Starting at the line that holds "synth_xor_xnor_area_share 0.00163 \" and stopping at the line that holds "insertion_delay_ns 0.33 \", restate the records below word for word, with both of those lines included.

Items from a data source:
⁂
[src/rtl/dram_arb.sv]
// Two-master (A: core data bus, B: DMA bridge) round-robin front end for the Tawas data RAM with lane steering and load alignment.
// Latency: grant is combinational in the request cycle; the response (rvalid/rdata/err) follows exactly one cycle later, fully pipelined.
// Backpressure: requesters hold req with stable fields until gnt; responses cannot be stalled.
module dram_arb #(
  parameter int ADDR_BITS = 16
) (
  input  logic        clk,
  input  logic        rst_n,
  input  logic        a_req,
  input  logic        a_wr,
  input  logic [31:0] a_addr,
  input  logic [1:0]  a_size,
  input  logic        a_signed,
  input  logic [31:0] a_wdata,
  output logic        a_gnt,
  output logic        a_rvalid,
  output logic [31:0] a_rdata,
  output logic        a_err,
  input  logic        b_req,
  input  logic        b_wr,
  input  logic [31:0] b_addr,
  input  logic [1:0]  b_size,
  input  logic        b_signed,
  input  logic [31:0] b_wdata,
  output logic        b_gnt,
  output logic        b_rvalid,
  output logic [31:0] b_rdata,
  output logic        b_err,
  output logic [31:0] dram_addr,
  output logic        dram_cs,
  output logic        dram_wr,
  output logic [3:0]  dram_mask,
  output logic [31:0] dram_din,
  input  logic [31:0] dram_dout
);

  typedef struct packed {
    logic       port;    // 0 = A, 1 = B
    logic [1:0] offset;
    logic [1:0] size;
    logic       sgn;
    logic       wr;
    logic       err;
  } pend_t;

  logic        last_b;
  logic        sel_b;
  logic        req_any;
  logic        g_wr;
  logic        g_sgn;
  logic        g_err;
  logic [1:0]  g_size;
  logic [31:0] g_addr;
  logic [31:0] g_wdata;
  logic [31:0] g_din;
  logic [3:0]  g_mask;
  logic [31:0] last_addr_q;
  logic [31:0] last_din_q;
  pend_t       pend_q;
  logic        pend_vld;
  logic [31:0] rd_sh;
  logic [31:0] rd_ext;
  logic [31:0] rsp_dat;

  // B wins only when A is idle or A won the previous grant.
  always_comb begin
    sel_b   = b_req & (~a_req | ~last_b);
    req_any = (a_req | b_req) & rst_n;
    a_gnt   = req_any & ~sel_b;
    b_gnt   = req_any & sel_b;
    g_wr    = sel_b ? b_wr     : a_wr;
    g_addr  = sel_b ? b_addr   : a_addr;
    g_size  = sel_b ? b_size   : a_size;
    g_sgn   = sel_b ? b_signed : a_signed;
    g_wdata = sel_b ? b_wdata  : a_wdata;
    g_err   = (g_size == 2'b11) |
              ((g_size == 2'b01) & g_addr[0]) |
              ((g_size == 2'b10) & (|g_addr[1:0])) |
              (|(g_addr >> ADDR_BITS));
    case (g_size)
      2'b00:   begin g_mask = 4'b0001 << g_addr[1:0];            g_din = {4{g_wdata[7:0]}};  end
      2'b01:   begin g_mask = g_addr[1] ? 4'b1100 : 4'b0011;     g_din = {2{g_wdata[15:0]}}; end
      default: begin g_mask = 4'b1111;                           g_din = g_wdata;            end
    endcase
    dram_cs   = req_any & ~g_err;
    dram_wr   = dram_cs & g_wr;
    dram_mask = dram_wr ? g_mask : 4'b0000;
    dram_addr = req_any ? g_addr : last_addr_q;
    dram_din  = req_any ? g_din  : last_din_q;
  end

  always_ff @(posedge clk or negedge rst_n) begin
    if (!rst_n) begin
      last_b      <= 1'b1;
      pend_vld    <= 1'b0;
      pend_q      <= '0;
      last_addr_q <= '0;
      last_din_q  <= '0;
    end else begin
      pend_vld <= req_any;
      if (req_any) begin
        last_b      <= sel_b;
        pend_q      <= '{port: sel_b, offset: g_addr[1:0], size: g_size,
                         sgn: g_sgn, wr: g_wr, err: g_err};
        last_addr_q <= g_addr;
        last_din_q  <= g_din;
      end
    end
  end

  // RAM data arrives the cycle after the grant; shift the addressed lane down and extend.
  always_comb begin
    rd_sh = dram_dout >> {pend_q.offset, 3'b000};
    case (pend_q.size)
      2'b00:   rd_ext = {{24{pend_q.sgn & rd_sh[7]}},  rd_sh[7:0]};
      2'b01:   rd_ext = {{16{pend_q.sgn & rd_sh[15]}}, rd_sh[15:0]};
      default: rd_ext = rd_sh;
    endcase
    rsp_dat  = (pend_q.wr | pend_q.err) ? 32'h0 : rd_ext;
    a_rvalid = pend_vld & ~pend_q.port;
    b_rvalid = pend_vld & pend_q.port;
    a_rdata  = a_rvalid ? rsp_dat : 32'h0;
    b_rdata  = b_rvalid ? rsp_dat : 32'h0;
    a_err    = a_rvalid & pend_q.err;
    b_err    = b_rvalid & pend_q.err;
  end

endmodule

[config.mk]
export PLATFORM = sky130hd
export DESIGN_NAME = dram_arb
export DESIGN_NICKNAME = d
export VERILOG_FILES = /design/src/rtl/dram_arb.sv
export SDC_FILE = /design/constraint.sdc
export NUM_CORES = 1
export LEC_CHECK = 0
export BUFFER_PORTS_ARGS = -buffer_cell sky130_fd_sc_hd__clkbuf_2
export CAP_MARGIN = 20
export CORE_MARGIN = 5
export CORE_UTILIZATION = 25
export DETAILED_ROUTE_END_ITERATION = 6
export PLACE_DENSITY = 0.54
export SLEW_MARGIN = 20
export SYNTH_ARGS = -nofsm -noshare
export SYNTH_HDL_FRONTEND = slang
export SYNTH_SLANG_ARGS = --single-unit
[constraint.sdc]
create_clock -name clk -period 4.2 [get_ports clk]
set_input_delay 0.42 -clock clk [delete_from_list [all_inputs] [get_ports clk]]
set_output_delay 0.42 -clock clk [all_outputs]
set_load 0.05 [all_outputs]
==> flow_metrics.tcl <==
set metrics [dict create \
    yosys_register_bits 74 \
    grt.total_usage 0.196 \
    cts_buffers 9 \
    yosysUniqueCellTypes 44 \
    min_period_over_period 0.852 \
    fin_crit_ns 3.58 \
    syn-cell-area_um2 5370 \
    grt_pass1_vias 6341 \
    clk_pin_slew_ns 0.07 \
    wire_per_inst_um 19.9 \
    via_count 6257 \
    h-tree-depth 3 \
    n_antenna_cell 0 \
    die_w_um 157 \
    synth_edf_count 0 \
    synth-adder-area-share 0 \
    p_leak_nw 3.88 \
    grt_pass1_wl_um 37000 \
    gr-total-overflow 0 \
    max_stage_delay_ns 0.53 \
    skew_ns 0.00451 \
    wirelength_um 25100 \
    synth_simple_gate_area_share 0.209 \
    setup_tns_ns 0 \
    cts_tree "built" \
    synth_top_family_by_area "compound AO/OA/AOI/OAI gates" \
    coreArea_um2 21100 \
    yosysTopAreaCell "dfrtp_1" \
    finalHoldViolCount 0 \
    syn-num-nets 875 \
    final-setup-viol-count 0 \
    async_flop_share 1.00 \
    end_kind "output pin" \
    num-nets-final 1151 \
    worstPathMaxFanout 27 \
    yosys-top-cells-count "159 x nand2_1, 73 x dfrtp_1, 70 x o21ai_0" \
    initial_core_util 0.255 \
    die-area_um2 24500 \
    synth.most_common_cell "nand2_1" \
    hold_class "primary input to flop" \
    antenna_found_initial 1 \
    synthMuxAreaShare 0.149 \
    status "completed" \
    ir_drop_v 0.000213 \
    synth_top_area_frac 0.340 \
    grt_max_degree 55 \
    critPathSlowestCell "dlygate4sd3_1" \
    cts.sink_count 74 \
    io_pins 312 \
    syn_to_final_growth_pct 38.9 \
    fmax_ghz 0.279 \
    crit_path_start_kind "primary input" \
    finalMaxSlewViolations 0 \
    drt_iter0_drc 347 \
    path_delay_family "buffers and inverters" \
    clockBufferDepth 2 \
    vias_per_cell 4.97 \
    synthCells 703 \
    worst-path-buf-inv 3 \
    synth_area_leaders "dfrtp_1 34%, mux2i_1 12%, nand2_1 11%" \
    route.detailed.drc 0 \
    place_congestion 0.927 \
    fin_ws_ns 0.620 \
    cts-resized-gates 0 \
    dpl.hpwl_um 20000 \
    io_buffers 311 \
    dr.pass1.iters 5 \
    crit_type "primary input to output pin" \
    max-cap-violations 0 \
    syn_avg_cell_area_um2 7.64 \
    ant_nets 0 \
    cts_root_buffer "clkbuf_16" \
    power.density_nw_per_um2 385 \
    relSlewSlack 0.362 \
    pre_cts_ws_ns 1.10 \
    synth_xor_xnor_area_share 0.00163 \
    worstMarginPinSlew_ns 0.951 \
    synth_compound_area_frac 0.227 \
    ys.flop_type "dfrtp_1" \
    arrival_ns 3.16 \
    critPathRequiredTime_ns 3.78 \
    yosysSeqAreaShare 0.345 \
    path_cells "dlygate4sd3_1 > buf_4 > o21ai_4 > or3_1 > a221o_1 > nor3_1 > clkbuf_2" \
    rows 53 \
    yosys_warnings 0 \
    insertion_delay_ns 0.33 \
    die_h_um 157 \
    drive_gt1_frac 0.367 \
    rsz0062_at_grt "false" \
]
repair_timing:
action                    CTS  global route
setup buffers               0             0
hold buffers                1             0
hold endpoints to repair    8             0
state kept, by name, summed over array words and instances, names as in the netlist:
signal	cells
last_addr_q	32
last_din_q	32
pend_q	8
last_b	1
pend_vld	1
worst min-delay path, cell delays in order:
cell and delay, ns:
clkbuf_2 0.07, a222oi_1 0.05, inv_1 0.05
report_power, final:
group	leakage [nW]	switching, mW	internal, mW
Clock	0.165	0.341	0.546
Combinational	2.84	0.814	0.305
Sequential	0.872	0.0442	0.818
Total	3.88	1.20	1.67
through the flow:
stage	power, mW	cells	hold slack (ns)	instance area [um^2]	util
2_1_floorplan	1.65	703	0.124	5370	-
3_3_place_gp	2.00	1242	0.373	7110	0.337
3_5_place_dp	2.00	1242	0.367	7110	0.337
4_1_cts	2.91	1259	0.277	7460	0.354
5_1_grt	3.03	1259	0.286	7460	0.354
6_report	2.87	1259	0.292	7460	0.354
cell type report:
cell class | count | area [um^2]
Inverter | 31 | 116
Fill cell | 2347 | 13600
Sequential cell | 74 | 1850
Timing Repair Buffer | 321 | 1640
Multi-Input combinational cell | 542 | 3170
Clock buffer | 10 | 239
Clock inverter | 6 | 97.6
Tap cell | 275 | 344
per-layer routing:
metal | GRT usage | routed length [um]
met5 | 0 | 13
met4 | 0.0686 | 677
met3 | 0.0625 | 2400
met2 | 0.348 | 12600
met1 | 0.222 | 9370
cell families after synthesis:
logic type	after synthesis
multiplexers	77
buffers and inverters	87
flip-flops	74
XOR/XNOR	1
AND/OR/NAND/NOR	268
AO/OA/AOI/OAI	196
path summary, 6_finish.rpt:
check,startpoint,endpoint,slack (ns),cells after the start
max in group asynchronous,rst_n,last_din_q[24],2.58,3
min in group asynchronous,rst_n,last_din_q[4],0.54,2
max reg2reg,last_b,last_din_q[23],1.97,4
min,b_signed,pend_q[2],0.29,3
max,rst_n,dram_mask[2],0.62,7
min reg2reg,last_din_q[10],last_din_q[10],0.48,1
cell usage in the layout (no fill, tap or decap), types with 2 or more instances in the layout:
cell | synthesis | routed
a221o_1 | 3 | 3
inv_1 | 30 | 30
clkinv_4 | 0 | 2
mux2i_1 | 63 | 63
buf_4 | 3 | 10
nand2_1 | 159 | 159
bufinv_16 | 0 | 2
clkbuf_2 | 0 | 310
nor3_1 | 6 | 6
clkbuf_16 | 0 | 9
nor2_1 | 59 | 58
a21boi_0 | 2 | 2
o21a_1 | 9 | 9
o21ai_0 | 70 | 69
dfrtp_1 | 73 | 73
a21o_1 | 8 | 8
mux2_2 | 13 | 13
a21oi_1 | 44 | 44
nand4_1 | 3 | 3
a211oi_1 | 7 | 7
nand3_1 | 9 | 9
a311oi_1 | 7 | 7
nor2b_1 | 3 | 3
a31oi_1 | 24 | 24
nor4_1 | 5 | 5
a222oi_1 | 15 | 15
and2_1 | 15 | 15
or2_2 | 3 | 3
Power figures use the tool's default switching activity.
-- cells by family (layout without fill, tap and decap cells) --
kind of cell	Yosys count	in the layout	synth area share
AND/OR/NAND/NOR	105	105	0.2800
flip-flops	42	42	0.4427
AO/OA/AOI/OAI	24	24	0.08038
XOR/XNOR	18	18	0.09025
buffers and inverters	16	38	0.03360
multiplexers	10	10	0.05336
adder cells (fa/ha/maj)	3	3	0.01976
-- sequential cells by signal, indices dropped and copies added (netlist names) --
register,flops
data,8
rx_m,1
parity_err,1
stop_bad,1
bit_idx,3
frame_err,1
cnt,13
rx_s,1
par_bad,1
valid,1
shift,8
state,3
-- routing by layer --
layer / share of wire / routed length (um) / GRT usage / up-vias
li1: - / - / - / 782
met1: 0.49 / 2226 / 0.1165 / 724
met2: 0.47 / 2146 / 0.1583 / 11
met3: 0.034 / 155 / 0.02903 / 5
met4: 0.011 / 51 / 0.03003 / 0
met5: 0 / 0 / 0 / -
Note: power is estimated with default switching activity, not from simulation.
**config.mk**
```make
export PLATFORM = sky130hd
export DESIGN_NAME = fractal_sync_mp_req_fe
export DESIGN_NICKNAME = d
export VERILOG_FILES = /design/src/rtl/fractal_sync_mp_req_fe.sv
export SDC_FILE = /design/constraint.sdc
export NUM_CORES = 1
export LEC_CHECK = 0
export CORE_MARGIN = 1
export CORE_UTILIZATION = 40
export DETAILED_ROUTE_END_ITERATION = 7
export PLACE_DENSITY_LB_ADDON = 0.05
export SYNTH_ARGS = -nofsm -noshare
export SYNTH_HDL_FRONTEND = slang
export SYNTH_SLANG_ARGS = --single-unit
```
**constraint.sdc**
```tcl
create_clock -name clk_i -period 7.15 [get_ports clk_i]
set_input_delay 0.715 -clock clk_i [delete_from_list [all_inputs] [get_ports clk_i]]
set_output_delay 0.715 -clock clk_i [all_outputs]
set_load 0.02 [all_outputs]
```
**src/rtl/fractal_sync_mp_req_fe.sv**
```systemverilog
// Multi-port request front end for the fractal sync CAM: per-port request FIFOs,
// lowest-index collision arbitration on equal signatures, and registered check-hit responses.
package fractal_sync_pkg;
  localparam int unsigned SD_WIDTH = 2;
endpackage

module fractal_sync_mp_req_fifo #(
  parameter int unsigned W     = 8,
  parameter int unsigned DEPTH = 2
)(
  input  logic         clk_i,
  input  logic         rst_ni,
  input  logic         push_i,
  input  logic [W-1:0] data_i,
  input  logic         pop_i,
  output logic [W-1:0] data_o,
  output logic         empty_o,
  output logic         full_o
);
  localparam int unsigned AW = (DEPTH > 1) ? $clog2(DEPTH) : 1;
  localparam int unsigned CW = $clog2(DEPTH + 1);

  logic [DEPTH-1:0][W-1:0] mem;
  logic [AW-1:0]           wr_ptr, rd_ptr;
  logic [CW-1:0]           cnt;

  assign empty_o = (cnt == '0);
  assign full_o  = (cnt == CW'(DEPTH));
  assign data_o  = mem[rd_ptr];

  // Callers guarantee push only when !full and pop only when !empty.
  always_ff @(posedge clk_i or negedge rst_ni) begin
    if (!rst_ni) begin
      mem    <= '0;
      wr_ptr <= '0;
      rd_ptr <= '0;
      cnt    <= '0;
    end else begin
      if (push_i) begin
        mem[wr_ptr] <= data_i;
        wr_ptr      <= (wr_ptr == AW'(DEPTH - 1)) ? '0 : wr_ptr + 1'b1;
      end
      if (pop_i)
        rd_ptr <= (rd_ptr == AW'(DEPTH - 1)) ? '0 : rd_ptr + 1'b1;
      case ({push_i, pop_i})
        2'b10:   cnt <= cnt + 1'b1;
        2'b01:   cnt <= cnt - 1'b1;
        default: cnt <= cnt;
      endcase
    end
  end
endmodule

module fractal_sync_mp_req_fe #(
  parameter  int unsigned N_PORTS    = 2,
  parameter  int unsigned LVL_WIDTH  = 4,
  parameter  int unsigned ID_WIDTH   = 4,
  parameter  int unsigned FIFO_DEPTH = 2,
  localparam int unsigned SIG_WIDTH  = LVL_WIDTH + ID_WIDTH,
  localparam int unsigned SD_WIDTH   = fractal_sync_pkg::SD_WIDTH
)(
  input  logic                                clk_i,
  input  logic                                rst_ni,
  input  logic [N_PORTS-1:0]                  req_valid_i,
  output logic [N_PORTS-1:0]                  req_ready_o,
  input  logic [N_PORTS-1:0]                  req_set_i,
  input  logic [N_PORTS-1:0][LVL_WIDTH-1:0]   req_level_i,
  input  logic [N_PORTS-1:0][ID_WIDTH-1:0]    req_id_i,
  input  logic [N_PORTS-1:0][SD_WIDTH-1:0]    req_sd_i,
  output logic [N_PORTS-1:0]                  cam_check_o,
  output logic [N_PORTS-1:0]                  cam_set_o,
  output logic [N_PORTS-1:0][SIG_WIDTH-1:0]   cam_sig_o,
  output logic [N_PORTS-1:0]                  cam_sig_valid_o,
  output logic [N_PORTS-1:0][SD_WIDTH-1:0]    cam_sd_o,
  input  logic [N_PORTS-1:0]                  cam_present_i,
  input  logic [N_PORTS-1:0][SD_WIDTH-1:0]    cam_sd_i,
  output logic [N_PORTS-1:0]                  rsp_valid_o,
  input  logic [N_PORTS-1:0]                  rsp_ready_i,
  output logic [N_PORTS-1:0][LVL_WIDTH-1:0]   rsp_level_o,
  output logic [N_PORTS-1:0][ID_WIDTH-1:0]    rsp_id_o,
  output logic [N_PORTS-1:0][SD_WIDTH-1:0]    rsp_sd_o
);
  typedef struct packed {
    logic                 set;
    logic [LVL_WIDTH-1:0] level;
    logic [ID_WIDTH-1:0]  id;
    logic [SD_WIDTH-1:0]  sd;
  } req_t;

  localparam int unsigned REQ_W = $bits(req_t);

  req_t [N_PORTS-1:0]                head;
  logic [N_PORTS-1:0][SIG_WIDTH-1:0] sig;
  logic [N_PORTS-1:0]                empty, full, slot_free, elig, collision, issue, push;

  // Collision only looks at eligibility, never at cam_present_i, so there is no loop through the CAM.
  always_comb begin
    collision = '0;
    for (int p = 1; p < N_PORTS; p++)
      for (int q = 0; q < p; q++)
        if (elig[q] && sig[q] == sig[p]) collision[p] = 1'b1;
  end

  for (genvar p = 0; p < N_PORTS; p++) begin : g_port
    req_t req_in, head_raw;

    assign req_in = '{set: req_set_i[p], level: req_level_i[p], id: req_id_i[p], sd: req_sd_i[p]};
    assign push[p]        = req_valid_i[p] & ~full[p];
    assign req_ready_o[p] = ~full[p];

    fractal_sync_mp_req_fifo #(.W(REQ_W), .DEPTH(FIFO_DEPTH)) u_fifo (
      .clk_i   (clk_i),
      .rst_ni  (rst_ni),
      .push_i  (push[p]),
      .data_i  (req_in),
      .pop_i   (issue[p]),
      .data_o  (head_raw),
      .empty_o (empty[p]),
      .full_o  (full[p])
    );

    assign head[p]      = head_raw;
    assign sig[p]       = {head_raw.level, head_raw.id};
    assign slot_free[p] = ~rsp_valid_o[p] | rsp_ready_i[p];
    assign elig[p]      = ~empty[p] & slot_free[p];
    assign issue[p]     = elig[p] & ~collision[p];

    assign cam_sig_valid_o[p] = issue[p];
    assign cam_check_o[p]     = issue[p] & ~head_raw.set;
    assign cam_set_o[p]       = issue[p] & head_raw.set;
    assign cam_sig_o[p]       = issue[p] ? sig[p] : '0;
    assign cam_sd_o[p]        = issue[p] ? head_raw.sd : '0;

    // Reload on a check hit takes priority over the consumer's clear.
    always_ff @(posedge clk_i or negedge rst_ni) begin
      if (!rst_ni) begin
        rsp_valid_o[p] <= 1'b0;
        rsp_level_o[p] <= '0;
        rsp_id_o[p]    <= '0;
        rsp_sd_o[p]    <= '0;
      end else if (issue[p] && !head_raw.set && cam_present_i[p]) begin
        rsp_valid_o[p] <= 1'b1;
        rsp_level_o[p] <= head_raw.level;
        rsp_id_o[p]    <= head_raw.id;
        rsp_sd_o[p]    <= head_raw.sd | cam_sd_i[p];
      end else if (rsp_ready_i[p]) begin
        rsp_valid_o[p] <= 1'b0;
      end
    end
  end
endmodule

```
⁂
• Result of this task:
    synth_xor_xnor_area_share 0.00163 \
    worstMarginPinSlew_ns 0.951 \
    synth_compound_area_frac 0.227 \
    ys.flop_type "dfrtp_1" \
    arrival_ns 3.16 \
    critPathRequiredTime_ns 3.78 \
    yosysSeqAreaShare 0.345 \
    path_cells "dlygate4sd3_1 > buf_4 > o21ai_4 > or3_1 > a221o_1 > nor3_1 > clkbuf_2" \
    rows 53 \
    yosys_warnings 0 \
    insertion_delay_ns 0.33 \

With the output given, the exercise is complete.